1.1.1 試驗菌株 所用植物促生菌為陰溝腸桿菌菌株DM，由作者所在實驗室篩選、鑒定并保存。

1.1.2 試劑 試驗所用腐胺、亞精胺、精胺標準品均購自Solarbio科技有限公司；苯甲酰氯購自Aladdin試劑公司；乙腈、甲醇購自美國Fisher公司；乙醚購自北京精細化學品有限公司。

1.1.3 培養基 ①ADF液體培養基。KH2PO44 g，Na2HPO46 g，MgSO4·7H2O 0.2 g，葡萄糖 2 g，葡萄糖酸 2 g，檸檬酸 2 g，精氨酸 2 g，pH 7.2，定容至 1 L，高壓滅菌后備用。②ADF固體培養基。ADF液體培養基1 L加入15 g瓊脂粉，高壓滅菌后備用。③含不同NaCl濃度ADF培養基。取等體積ADF培養基，加入不同質量 NaCl， 使其終濃度分別為 50、100、150、200、250、300 mmol／L，高壓滅菌后備用。 ④不同 pH的ADF培養基。取等體積ADF培養基，分別調節pH 至 5、6、7、8、9、10，高壓滅菌后備用。

1.2 試驗方法

1.2.1 菌體培養 從-70℃冰箱取出凍存菌種，在ADF固體培養基上劃線培養12～16 h。挑取單菌落于10 mL液體培養基中培養12～16 h。吸取等量菌液接種于不同pH及不同NaCl濃度的培養基中培養（每個梯度重復5次）12～16 h。吸取菌液100 μL加入96孔板，利用酶標儀測定吸光度OD600nm（每個梯度重復3次）。

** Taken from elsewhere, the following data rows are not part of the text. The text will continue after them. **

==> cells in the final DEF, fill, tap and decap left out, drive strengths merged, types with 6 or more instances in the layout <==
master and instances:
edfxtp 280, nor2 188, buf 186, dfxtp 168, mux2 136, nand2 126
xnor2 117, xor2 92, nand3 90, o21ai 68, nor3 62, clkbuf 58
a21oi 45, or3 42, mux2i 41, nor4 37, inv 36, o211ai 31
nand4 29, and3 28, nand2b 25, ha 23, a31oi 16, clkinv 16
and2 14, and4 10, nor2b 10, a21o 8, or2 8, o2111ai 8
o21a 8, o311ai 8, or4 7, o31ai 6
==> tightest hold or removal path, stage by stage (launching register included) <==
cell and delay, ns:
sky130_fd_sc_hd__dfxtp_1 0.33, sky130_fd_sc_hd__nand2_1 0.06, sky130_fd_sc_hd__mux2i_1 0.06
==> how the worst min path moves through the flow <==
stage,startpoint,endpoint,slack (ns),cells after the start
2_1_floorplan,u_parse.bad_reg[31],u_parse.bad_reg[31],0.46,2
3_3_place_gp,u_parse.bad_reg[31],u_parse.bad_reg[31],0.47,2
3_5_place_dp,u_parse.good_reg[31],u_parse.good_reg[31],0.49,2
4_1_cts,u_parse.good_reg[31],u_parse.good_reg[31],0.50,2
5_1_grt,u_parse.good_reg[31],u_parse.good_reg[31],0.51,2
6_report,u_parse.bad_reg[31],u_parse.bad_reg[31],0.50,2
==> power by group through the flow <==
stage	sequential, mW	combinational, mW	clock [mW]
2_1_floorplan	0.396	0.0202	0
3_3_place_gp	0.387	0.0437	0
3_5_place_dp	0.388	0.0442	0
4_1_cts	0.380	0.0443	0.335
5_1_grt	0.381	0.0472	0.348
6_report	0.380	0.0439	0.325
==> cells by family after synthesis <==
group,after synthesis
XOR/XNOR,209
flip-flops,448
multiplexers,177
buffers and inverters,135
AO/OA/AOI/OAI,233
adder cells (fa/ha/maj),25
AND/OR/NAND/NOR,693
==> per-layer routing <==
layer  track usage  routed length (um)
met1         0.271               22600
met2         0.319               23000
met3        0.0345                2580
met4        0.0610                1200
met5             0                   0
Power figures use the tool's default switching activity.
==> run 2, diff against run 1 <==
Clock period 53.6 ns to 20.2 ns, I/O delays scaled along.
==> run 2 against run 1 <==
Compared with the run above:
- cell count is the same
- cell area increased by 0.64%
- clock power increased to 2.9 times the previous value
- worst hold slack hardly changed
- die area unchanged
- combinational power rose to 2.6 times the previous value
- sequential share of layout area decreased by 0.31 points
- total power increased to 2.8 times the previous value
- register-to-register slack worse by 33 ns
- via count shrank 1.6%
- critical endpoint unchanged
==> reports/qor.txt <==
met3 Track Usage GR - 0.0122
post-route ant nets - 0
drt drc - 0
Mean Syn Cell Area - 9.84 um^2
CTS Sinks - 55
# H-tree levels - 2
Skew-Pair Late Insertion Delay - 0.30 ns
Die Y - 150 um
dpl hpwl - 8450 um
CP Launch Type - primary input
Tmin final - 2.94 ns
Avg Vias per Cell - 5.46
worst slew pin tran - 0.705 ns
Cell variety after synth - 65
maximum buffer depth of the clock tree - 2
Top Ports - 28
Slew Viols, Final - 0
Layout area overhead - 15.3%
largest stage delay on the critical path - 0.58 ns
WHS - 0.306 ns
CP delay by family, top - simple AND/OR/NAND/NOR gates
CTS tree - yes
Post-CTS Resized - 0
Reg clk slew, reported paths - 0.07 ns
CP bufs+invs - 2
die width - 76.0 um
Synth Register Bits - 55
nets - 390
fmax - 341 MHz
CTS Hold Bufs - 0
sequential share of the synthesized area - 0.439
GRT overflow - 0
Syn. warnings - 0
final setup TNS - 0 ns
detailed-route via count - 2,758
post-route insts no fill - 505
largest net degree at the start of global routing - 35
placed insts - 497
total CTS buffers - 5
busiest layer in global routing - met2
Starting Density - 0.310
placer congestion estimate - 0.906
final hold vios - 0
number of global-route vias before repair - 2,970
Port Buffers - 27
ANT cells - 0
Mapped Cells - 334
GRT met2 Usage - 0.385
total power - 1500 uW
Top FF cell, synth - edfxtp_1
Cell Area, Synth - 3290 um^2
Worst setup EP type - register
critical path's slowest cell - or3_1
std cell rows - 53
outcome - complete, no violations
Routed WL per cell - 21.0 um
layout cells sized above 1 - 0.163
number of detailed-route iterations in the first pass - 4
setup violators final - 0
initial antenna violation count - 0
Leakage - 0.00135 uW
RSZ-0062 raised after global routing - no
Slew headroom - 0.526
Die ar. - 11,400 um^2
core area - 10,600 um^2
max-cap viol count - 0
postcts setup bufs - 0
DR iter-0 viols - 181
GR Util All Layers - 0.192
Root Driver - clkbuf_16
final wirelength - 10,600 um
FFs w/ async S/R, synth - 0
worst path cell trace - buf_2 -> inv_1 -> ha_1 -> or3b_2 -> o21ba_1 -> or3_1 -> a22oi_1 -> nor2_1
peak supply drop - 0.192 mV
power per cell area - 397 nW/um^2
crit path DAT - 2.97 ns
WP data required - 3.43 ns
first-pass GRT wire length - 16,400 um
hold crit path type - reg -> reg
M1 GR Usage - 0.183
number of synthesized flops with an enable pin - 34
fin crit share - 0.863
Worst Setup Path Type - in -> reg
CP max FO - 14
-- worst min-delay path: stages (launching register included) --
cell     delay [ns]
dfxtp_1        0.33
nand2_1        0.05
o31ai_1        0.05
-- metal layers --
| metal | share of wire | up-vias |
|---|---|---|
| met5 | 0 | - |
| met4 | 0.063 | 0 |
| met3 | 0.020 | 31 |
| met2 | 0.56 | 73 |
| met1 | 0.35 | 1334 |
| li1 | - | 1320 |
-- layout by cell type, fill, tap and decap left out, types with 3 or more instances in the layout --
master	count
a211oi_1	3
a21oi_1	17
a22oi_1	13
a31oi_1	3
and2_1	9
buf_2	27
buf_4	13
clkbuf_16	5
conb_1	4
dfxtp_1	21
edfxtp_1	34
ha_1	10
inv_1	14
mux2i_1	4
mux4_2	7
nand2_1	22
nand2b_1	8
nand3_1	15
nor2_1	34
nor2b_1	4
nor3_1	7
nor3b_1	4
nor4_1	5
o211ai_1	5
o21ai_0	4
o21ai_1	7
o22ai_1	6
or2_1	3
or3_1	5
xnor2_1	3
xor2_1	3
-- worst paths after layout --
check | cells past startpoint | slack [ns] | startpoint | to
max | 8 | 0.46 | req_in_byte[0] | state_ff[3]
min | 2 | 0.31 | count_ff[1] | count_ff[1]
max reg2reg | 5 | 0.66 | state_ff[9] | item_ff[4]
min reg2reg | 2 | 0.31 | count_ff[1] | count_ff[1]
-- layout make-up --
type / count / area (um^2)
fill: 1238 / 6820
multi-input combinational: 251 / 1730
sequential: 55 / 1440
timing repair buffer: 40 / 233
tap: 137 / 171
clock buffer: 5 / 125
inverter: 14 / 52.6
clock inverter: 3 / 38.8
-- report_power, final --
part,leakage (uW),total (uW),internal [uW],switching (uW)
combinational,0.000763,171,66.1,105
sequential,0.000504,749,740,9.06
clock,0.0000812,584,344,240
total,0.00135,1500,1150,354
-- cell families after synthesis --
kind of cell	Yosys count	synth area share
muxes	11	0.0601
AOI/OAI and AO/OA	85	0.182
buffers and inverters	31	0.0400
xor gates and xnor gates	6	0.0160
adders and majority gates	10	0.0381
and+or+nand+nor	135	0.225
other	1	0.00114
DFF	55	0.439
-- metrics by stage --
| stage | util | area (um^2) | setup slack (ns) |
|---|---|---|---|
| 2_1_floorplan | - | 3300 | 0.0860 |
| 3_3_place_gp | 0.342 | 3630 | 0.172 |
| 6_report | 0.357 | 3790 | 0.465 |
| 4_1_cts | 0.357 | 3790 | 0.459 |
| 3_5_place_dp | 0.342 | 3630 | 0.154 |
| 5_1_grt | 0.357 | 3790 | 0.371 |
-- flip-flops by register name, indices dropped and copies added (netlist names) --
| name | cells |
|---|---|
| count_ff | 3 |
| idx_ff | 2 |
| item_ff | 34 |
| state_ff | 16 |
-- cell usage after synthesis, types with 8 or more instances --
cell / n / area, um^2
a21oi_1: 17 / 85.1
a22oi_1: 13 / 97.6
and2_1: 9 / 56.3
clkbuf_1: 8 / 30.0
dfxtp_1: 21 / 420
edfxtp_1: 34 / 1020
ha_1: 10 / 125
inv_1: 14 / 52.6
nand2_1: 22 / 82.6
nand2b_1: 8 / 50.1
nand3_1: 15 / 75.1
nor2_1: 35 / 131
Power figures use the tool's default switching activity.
--- src/balance_cascade_pid_macros.svh ---
// Assertion helpers for the balance controller.
`ifndef BALANCE_CASCADE_PID_MACROS_SVH
`define BALANCE_CASCADE_PID_MACROS_SVH
`ifndef ASSERT_OFF
// same-cycle implication
`define BCP_ASSERT_IMP(lbl, clk, rstn, ante, cons, msg) \
  lbl: assert property (@(posedge clk) disable iff (!(rstn)) (ante) |-> (cons)) else $error(msg);
// next-cycle implication
`define BCP_ASSERT_NXT(lbl, clk, rstn, ante, cons, msg) \
  lbl: assert property (@(posedge clk) disable iff (!(rstn)) (ante) |=> (cons)) else $error(msg);
`else
`define BCP_ASSERT_IMP(lbl, clk, rstn, ante, cons, msg)
`define BCP_ASSERT_NXT(lbl, clk, rstn, ante, cons, msg)
`endif
`endif

--- src/bcp_pkg.sv ---
package bcp_pkg;

  // loop limits
  localparam int SPEED_TARGET_MAX = 20;
  localparam int TURN_TARGET_MAX  = 150;
  localparam int INTEGRAL_MAX     = 20000;

  localparam int RANGE_NEAR = 25;
  localparam int TURN_STEP  = 30;

  // field widths
  localparam int ENC_W   = 16;
  localparam int ANGLE_W = 17;
  localparam int RATE_W  = 16;
  localparam int RANGE_W = 10;
  localparam int MOTOR_W = 16;

  // register widths
  localparam int UKP_W   = 26;
  localparam int UKD_W   = 20;
  localparam int SKP_W   = 17;
  localparam int TKP_W   = 21;
  localparam int TKD_W   = 18;
  localparam int BOFS_W  = 13;
  localparam int FCOEF_W = 17;
  localparam int MLIM_W  = 15;

  // loop state widths
  localparam int ST_W    = 6;
  localparam int TT_W    = 9;
  localparam int INTEG_W = 16;
  localparam int FE_W    = 18;
  localparam int ERR_W   = 18;

  // shared multiplier: unsigned A times signed B
  localparam int MUL_A_W = 26;
  localparam int MUL_B_W = 28;
  localparam int PROD_W  = MUL_A_W + 1 + MUL_B_W;
  localparam int ACC_W   = PROD_W + 1;

  localparam int UP_W  = 30;
  localparam int TN_W  = 20;
  localparam int MIX_W = 31;

  localparam logic [FCOEF_W-1:0] Q16_ONE = FCOEF_W'(65536);
  localparam int Q16_BIAS = 65535;
  localparam int Q24_BIAS = 16777215;

  // integral gain divisor, and exact reciprocal for magnitudes below 2^30
  localparam int SPEED_I_DIV = 200;
  localparam logic [MUL_A_W-1:0] INV200 = MUL_A_W'(42949673);
  localparam int INV200_SHIFT = 33;

  // configuration port
  localparam int CFG_IDX_W  = 3;
  localparam int CFG_DATA_W = 26;

  localparam logic [CFG_IDX_W-1:0] CFG_UPRIGHT_KP = 3'd0;
  localparam logic [CFG_IDX_W-1:0] CFG_UPRIGHT_KD = 3'd1;
  localparam logic [CFG_IDX_W-1:0] CFG_SPEED_KP   = 3'd2;
  localparam logic [CFG_IDX_W-1:0] CFG_TURN_KP    = 3'd3;
  localparam logic [CFG_IDX_W-1:0] CFG_TURN_KD    = 3'd4;
  localparam logic [CFG_IDX_W-1:0] CFG_BAL_OFFSET = 3'd5;
  localparam logic [CFG_IDX_W-1:0] CFG_FILTER     = 3'd6;
  localparam logic [CFG_IDX_W-1:0] CFG_MOTOR_LIM  = 3'd7;

  localparam logic [UKP_W-1:0]          RST_UPRIGHT_KP = UKP_W'(18350080);
  localparam logic [UKD_W-1:0]          RST_UPRIGHT_KD = UKD_W'(117965);
  localparam logic [SKP_W-1:0]          RST_SPEED_KP   = SKP_W'(26214);
  localparam logic [TKP_W-1:0]          RST_TURN_KP    = TKP_W'(655360);
  localparam logic [TKD_W-1:0]          RST_TURN_KD    = TKD_W'(39322);
  localparam logic signed [BOFS_W-1:0]  RST_BAL_OFFSET = BOFS_W'(256);
  localparam logic [FCOEF_W-1:0]        RST_FILTER     = FCOEF_W'(45875);
  localparam logic [MLIM_W-1:0]         RST_MOTOR_LIM  = MLIM_W'(7200);

  // sequencer steps
  localparam int STEP_W = 5;
  localparam logic [STEP_W-1:0] S_FE_A      = 5'd0;
  localparam logic [STEP_W-1:0] S_FE_B      = 5'd1;
  localparam logic [STEP_W-1:0] S_FE_SUM    = 5'd2;
  localparam logic [STEP_W-1:0] S_FE_TRUNC  = 5'd3;
  localparam logic [STEP_W-1:0] S_INTEG     = 5'd4;
  localparam logic [STEP_W-1:0] S_VSUM      = 5'd5;
  localparam logic [STEP_W-1:0] S_VMUL      = 5'd6;
  localparam logic [STEP_W-1:0] S_VQ16      = 5'd7;
  localparam logic [STEP_W-1:0] S_VABS      = 5'd8;
  localparam logic [STEP_W-1:0] S_VDIV      = 5'd9;
  localparam logic [STEP_W-1:0] S_VSIGN     = 5'd10;
  localparam logic [STEP_W-1:0] S_DANG      = 5'd11;
  localparam logic [STEP_W-1:0] S_UP_P      = 5'd12;
  localparam logic [STEP_W-1:0] S_UP_D      = 5'd13;
  localparam logic [STEP_W-1:0] S_UP_SUM    = 5'd14;
  localparam logic [STEP_W-1:0] S_UP_TRUNC  = 5'd15;
  localparam logic [STEP_W-1:0] S_TN_D      = 5'd16;
  localparam logic [STEP_W-1:0] S_TN_SUM    = 5'd17;
  localparam logic [STEP_W-1:0] S_TN_TRUNC  = 5'd18;
  localparam logic [STEP_W-1:0] S_MIX       = 5'd19;

  typedef struct packed {
    logic [UKP_W-1:0]         upright_kp;
    logic [UKD_W-1:0]         upright_kd;
    logic [SKP_W-1:0]         speed_kp;
    logic [TKP_W-1:0]         turn_kp;
    logic [TKD_W-1:0]         turn_kd;
    logic signed [BOFS_W-1:0] balance_offset;
    logic [FCOEF_W-1:0]       filter_coef;
    logic [MLIM_W-1:0]        motor_limit;
  } cfg_t;

  typedef struct packed {
    logic signed [ENC_W-1:0]   enc_left;
    logic signed [ENC_W-1:0]   enc_right;
    logic signed [ANGLE_W-1:0] tilt_angle;
    logic signed [RATE_W-1:0]  rate_x;
    logic signed [RATE_W-1:0]  rate_z;
    logic                      btn_fore;
    logic                      btn_back;
    logic                      btn_left;
    logic                      btn_right;
    logic [RANGE_W-1:0]        range_cm;
    logic                      clear_integral;
  } item_t;

  typedef struct packed {
    logic              busy;
    logic              done;
    logic [STEP_W-1:0] step;
  } core_stat_t;

  // arithmetic shift right by 16, rounding toward zero
  function automatic logic signed [ACC_W-1:0] trunc_q16(input logic signed [ACC_W-1:0] v);
    logic signed [ACC_W-1:0] bias;
    bias = v[ACC_W-1] ? ACC_W'(Q16_BIAS) : '0;
    return (v + bias) >>> 16;
  endfunction

  // arithmetic shift right by 24, rounding toward zero
  function automatic logic signed [ACC_W-1:0] trunc_q24(input logic signed [ACC_W-1:0] v);
    logic signed [ACC_W-1:0] bias;
    bias = v[ACC_W-1] ? ACC_W'(Q24_BIAS) : '0;
    return (v + bias) >>> 24;
  endfunction

  function automatic logic signed [MOTOR_W-1:0] sat_motor(input logic signed [MIX_W-1:0] v,
                                                          input logic [MLIM_W-1:0] lim);
    logic signed [MIX_W-1:0] hi;
    logic signed [MIX_W-1:0] r;
    hi = MIX_W'(lim);
    if (v > hi) begin
      r = hi;
    end else if (v < -hi) begin
      r = -hi;
    end else begin
      r = v;
    end
    return MOTOR_W'(r);
  endfunction

endpackage
## config.mk

```make
export PLATFORM = sky130hd
export DESIGN_NAME = afe_lane
export DESIGN_NICKNAME = d
export VERILOG_FILES = /design/src/rtl/core/audio_fade_envelope_core_assert.svh /design/src/rtl/core/afe_pkg.sv /design/src/rtl/core/afe_lane.sv
export SDC_FILE = /design/constraint.sdc
export NUM_CORES = 2
export LEC_CHECK = 0
export CORE_ASPECT_RATIO = 0.8
export CORE_MARGIN = 3
export CORE_UTILIZATION = 65
export DETAILED_ROUTE_END_ITERATION = 8
export DONT_BUFFER_PORTS = 1
export PLACE_DENSITY = 0.81
export SLEW_MARGIN = 20
export SYNTH_ARGS = -nofsm -noshare
export SYNTH_HDL_FRONTEND = slang
export SYNTH_SLANG_ARGS = --single-unit
```

## constraint.sdc

```tcl
create_clock -name clk -period 8.41 [get_ports clk]
set_input_delay 0.841 -clock clk [delete_from_list [all_inputs] [get_ports clk]]
set_output_delay 0.841 -clock clk [all_outputs]
set_load 0.03 [all_outputs]
```
## src/rtl/core/audio_fade_envelope_core_assert.svh

```systemverilog
// assertion helpers, sampled on clk and held off while rst_n is low
`ifndef AUDIO_FADE_ENVELOPE_CORE_ASSERT_SVH
`define AUDIO_FADE_ENVELOPE_CORE_ASSERT_SVH

// same-cycle implication
`define AFE_ASSERT_NOW(label, ante, cons, msg) \
    label: assert property (@(posedge clk) disable iff (!rst_n) (ante) |-> (cons)) \
        else $error(msg);

// next-cycle implication
`define AFE_ASSERT_NEXT(label, ante, cons, msg) \
    label: assert property (@(posedge clk) disable iff (!rst_n) (ante) |=> (cons)) \
        else $error(msg);

`endif

```

## src/rtl/core/afe_pkg.sv

```systemverilog
package afe_pkg;

    localparam int CHANNELS    = 4;
    localparam int SAMPLE_BITS = 24;
    localparam int POS_BITS    = 24;
    localparam int GAIN_BITS   = 16;
    localparam int PHASE_BITS  = 16;
    localparam int DIV_DEPTH   = PHASE_BITS;
    localparam int SQRT_STEPS  = 16;
    localparam int CURVE_DEPTH = SQRT_STEPS + 1;

    localparam logic [GAIN_BITS-1:0] GAIN_ONE = 16'h8000;

    localparam logic [2:0] CURVE_LINEAR  = 3'd0;
    localparam logic [2:0] CURVE_SQUARED = 3'd1;
    localparam logic [2:0] CURVE_SCURVE  = 3'd2;
    localparam logic [2:0] CURVE_SQRT    = 3'd3;
    localparam logic [2:0] CURVE_UNITY   = 3'd4;

    localparam logic [2:0] REG_FADE_IN_LEN   = 3'd0;
    localparam logic [2:0] REG_FADE_OUT_LEN  = 3'd1;
    localparam logic [2:0] REG_FADE_IN_CURVE = 3'd2;
    localparam logic [2:0] REG_FADE_OUT_CURVE = 3'd3;
    localparam logic [2:0] REG_CLIP_LEN      = 3'd4;
    localparam logic [2:0] REG_CHANNEL_COUNT = 3'd5;

    typedef struct packed {
        logic        [POS_BITS-1:0]    position;
        logic signed [SAMPLE_BITS-1:0] sample_0;
        logic signed [SAMPLE_BITS-1:0] sample_1;
        logic signed [SAMPLE_BITS-1:0] sample_2;
        logic signed [SAMPLE_BITS-1:0] sample_3;
    } frame_t;

    typedef struct packed {
        logic signed [SAMPLE_BITS-1:0] out_0;
        logic signed [SAMPLE_BITS-1:0] out_1;
        logic signed [SAMPLE_BITS-1:0] out_2;
        logic signed [SAMPLE_BITS-1:0] out_3;
    } result_t;

endpackage

```

## src/rtl/core/afe_curve.sv

```systemverilog
module afe_curve (
    input  logic                           clk,
    input  logic                           en,
    input  logic                           rising,
    input  logic [2:0]                     code,
    input  logic [afe_pkg::PHASE_BITS-1:0] phase,
    output logic [afe_pkg::GAIN_BITS-1:0]  gain
);
    import afe_pkg::*;

    typedef enum logic [2:0] {K_LIN, K_SQ, K_SC, K_SQRT, K_UNITY} kind_t;

    // stage 0: operand select and square
    logic [16:0] u, c, m;
    logic [17:0] r_sc;
    logic        lower;
    kind_t       kind;
    logic [15:0] lin;

    kind_t       kind_reg;
    logic [33:0] sq_reg;
    logic [15:0] lin_reg;
    logic        pickq_reg;

    // sqrt iterations
    logic [31:0] sv_reg [SQRT_STEPS+1];
    logic [31:0] sr_reg [SQRT_STEPS+1];
    logic [31:0] sv_next [SQRT_STEPS+1];
    logic [31:0] sr_next [SQRT_STEPS+1];
    logic [31:0] trial [SQRT_STEPS];

    logic [GAIN_BITS-1:0] gp_reg  [SQRT_STEPS];
    logic [GAIN_BITS-1:0] gp_next [SQRT_STEPS];
    logic                 us_reg  [SQRT_STEPS];
    logic                 us_next [SQRT_STEPS];
    logic [GAIN_BITS-1:0] gain_pre;
    logic [16:0]          q17;

    always_comb
    begin
        u     = {1'b0, phase};
        c     = 17'h10000 - u;
        lower = !phase[PHASE_BITS-1];
        r_sc  = 18'h20000 - {1'b0, phase, 1'b0};
        unique case (code)
            CURVE_SQUARED: kind = K_SQ;
            CURVE_SCURVE:  kind = K_SC;
            CURVE_SQRT:    kind = K_SQRT;
            CURVE_UNITY:   kind = K_UNITY;
            default:       kind = K_LIN;
        endcase
        if (kind == K_SC)
        begin
            m = lower ? {phase, 1'b0} : r_sc[16:0];
        end
        else
        begin
            m = rising ? c : u;
        end
        lin = rising ? {1'b0, phase[PHASE_BITS-1:1]} : c[16:1];
    end

    // stage 1: gain from the square; later stages: sqrt steps and the gain delay line
    always_comb
    begin
        sv_next[0] = {1'b0, (rising ? u : c), 14'b0};
        sr_next[0] = '0;
        q17 = '0;
        unique case (kind_reg)
            K_SQ:
            begin
                q17 = sq_reg[33:17];
                gain_pre = GAIN_BITS'(17'(GAIN_ONE) - q17);
            end
            K_SC:
            begin
                q17 = {1'b0, sq_reg[33:18]};
                gain_pre = pickq_reg ? GAIN_BITS'(q17) : GAIN_BITS'(17'(GAIN_ONE) - q17);
            end
            K_UNITY: gain_pre = GAIN_ONE;
            K_LIN:   gain_pre = lin_reg;
            default: gain_pre = '0;
        endcase
        for (int k = 0; k < SQRT_STEPS; k++)
        begin
            if (k == 0)
            begin
                gp_next[k] = gain_pre;
                us_next[k] = kind_reg == K_SQRT;
            end
            else
            begin
                gp_next[k] = gp_reg[k-1];
                us_next[k] = us_reg[k-1];
            end
        end
        for (int j = 0; j < SQRT_STEPS; j++)
        begin
            trial[j] = sr_reg[j] + (32'd1 << (30 - 2 * j));
            if (sv_reg[j] >= trial[j])
            begin
                sv_next[j+1] = sv_reg[j] - trial[j];
                sr_next[j+1] = (sr_reg[j] >> 1) + (32'd1 << (30 - 2 * j));
            end
            else
            begin
                sv_next[j+1] = sv_reg[j];
                sr_next[j+1] = sr_reg[j] >> 1;
            end
        end
    end

    always_ff @(posedge clk)
    begin
        if (en)
        begin
            kind_reg  <= kind;
            sq_reg    <= m * m;
            lin_reg   <= lin;
            pickq_reg <= (rising == lower);
            sv_reg    <= sv_next;
            sr_reg    <= sr_next;
            gp_reg    <= gp_next;
            us_reg    <= us_next;
        end
    end

    assign gain = us_reg[SQRT_STEPS-1] ? sr_reg[SQRT_STEPS][GAIN_BITS-1:0]
                                       : gp_reg[SQRT_STEPS-1];

endmodule

```

## config.mk

```make
export PLATFORM = sky130hd
export DESIGN_NAME = afe_curve
export DESIGN_NICKNAME = d
export VERILOG_FILES = /design/src/rtl/core/audio_fade_envelope_core_assert.svh /design/src/rtl/core/afe_pkg.sv /design/src/rtl/core/afe_curve.sv
export SDC_FILE = /design/constraint.sdc
export NUM_CORES = 1
export LEC_CHECK = 0
export CORE_MARGIN = 2
export CORE_UTILIZATION = 65
export DETAILED_ROUTE_END_ITERATION = 7
export DONT_BUFFER_PORTS = 1
export PLACE_DENSITY = 0.85
export SLEW_MARGIN = 10
export SYNTH_ARGS = -nofsm -noshare
export SYNTH_HDL_FRONTEND = slang
export SYNTH_SLANG_ARGS = --single-unit
```

## constraint.sdc

```tcl
create_clock -name clk -period 12.75 [get_ports clk]
set_clock_uncertainty 0.05 [all_clocks]
set_input_delay 3.825 -clock clk [delete_from_list [all_inputs] [get_ports clk]]
set_output_delay 3.825 -clock clk [all_outputs]
set_load 0.02 [all_outputs]
```

==> results.toml, run 1 <==
[pwr]
p_int_uw = 6900
p_sw_uw = 4570
seq_power_share_pct = 30.2
combPwrFrac_pct = 51.4
leakage_uw = 0.0183
clockPowerShare_pct = 18.5
ir_worst_vdd_v = 0.000249
switching_share_pct = 39.8
power_density_nw_per_um2 = 254

[die]
pin_count = 38
start_util_pct = 65.4
core-area_um2 = 64100
rows = 93
die_area_um2 = 66500
die_w_um = 258
die_h_um = 258

[worst_hold_path]
hp-class = "reg2reg"

[route]
vias_per_cell = 5.82
drc = 0
dr_wl_met3_mm = 4.15
routed_wl_mm = 79.3
first_pass_iters = 6
drtAntennaViolNets = 0
drtIter0Drc = 2109
top_layer = "met4"
wl_met1_mm = 30.7
wire_per_inst_um = 18.4
vias = 25098
dr_wl_met2_mm = 41.6

[yosys]
synth_flop_cell = "edfxtp_1"
avgSynthCellArea_um2 = 12.4
ys_async_sr_fraction_pct = 0
synthCells = 3391
yosys.cell_types.count = 86
netlist_area_um2 = 41900
ys_warn_count = 0
seq_area_frac_synth_pct = 53.9
synth_edf_count = 752
synth-seq-cells = 752

[final_layout]
antenna_cells = 0
largest_reg_flops = 308
final_common_cell = "edfxtp_1"
finish.instance_area_um2 = 45100
layout_common_cells = "edfxtp_1, inv_1, nor2_1, nand2_1, ha_1"
fin_nets = 3866
syn2layout_area_growth_pct = 7.72
layout-drive-gt1-share_pct = 6.39
fillers = 4138

[global_routing]
grt_pass1_vias = 25641
grt_max_degree = 753
globalRouteOverflowTotal = 0
grt_pass1_wl_mm = 128
grtUsageTotal_pct = 24.1
grt_antenna_before_repair = 0

[placed_design]
dpl.hpwl_mm = 54.6
io_buffers = 0
gp_congestion = 0.968
dp_worst_setup_slack_ps = 756
placed_area_um2 = 42800

[sta]
tightestPinTransition_ps = 2750
min_period_over_period_pct = 89.3
rsz0062_at_grt = "false"
min_period_ps = 11380
setup_viol = 0
slew_headroom_pct = -83.4
maxSlewViolCount = 509
timing.setup.tns_ps = 0
fmax_mhz = 87.9
hold_violations = 0
setup_slack_ps = 1370

[cts]
clockBufferDepth = 3
insertion_delay_ps = 640
post_cts_buffers = 0
cts.sinks = 752
cts.clk_slew.worst_paths_ps = 60
cts_buffers = 74
cts_tree = "yes"
cts.repair.resized = 0
cts_root_buffer = "clkbuf_16"
cts_hold_buf = 0
h-tree-depth = 3

[run_status]
status = "finished with violations"
violations = "slew limit"

[worst_setup_path]
critPathLaunchType = "input port"
critical_path_class = "in2reg"
crit_path_end_kind = "register"
arrival_ps = 11710
critPathRequiredTime_ps = 13080
worst-path-max-fanout = 14

[job]
max_cap_viol_count = 0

1.2.2 多胺衍生 DM菌體10 000×g離心5 min，收集上清液，將上清液于-70℃冰箱中過夜冷凍。用冷凍真空干燥儀冷凍72 h，將樣品凍干，用5 mL去離子水溶解凍存液，取2 mL進行衍生試驗。2 mL樣品置于10 mL離心管中加入1 mL氫氧化鈉（2 mol／L）、20 μL苯甲酰氯，漩渦混勻30 s，置于37℃水浴20 min，中間每隔5 min振蕩30 s。衍生完畢后加入1 g氯化鈉，2 mL乙醚，漩渦振蕩混勻30 s靜置，溶液分層后將乙醚層移至5 mL離心管中，用氮氣吹干。加入1 mL甲醇溶解，用濾膜抽濾，作為液相色譜分析上樣。

1.2.3 多胺標準品的衍生及萃取 準確稱取腐胺、亞精胺及精胺分別配制各樣品1 mg／mL儲備液，稀釋各儲備液至0.1 mg／mL工作液。將稀釋后的工作液進行衍生和萃取，吹干后加入1 mL甲醇溶解，用濾膜抽濾后備用。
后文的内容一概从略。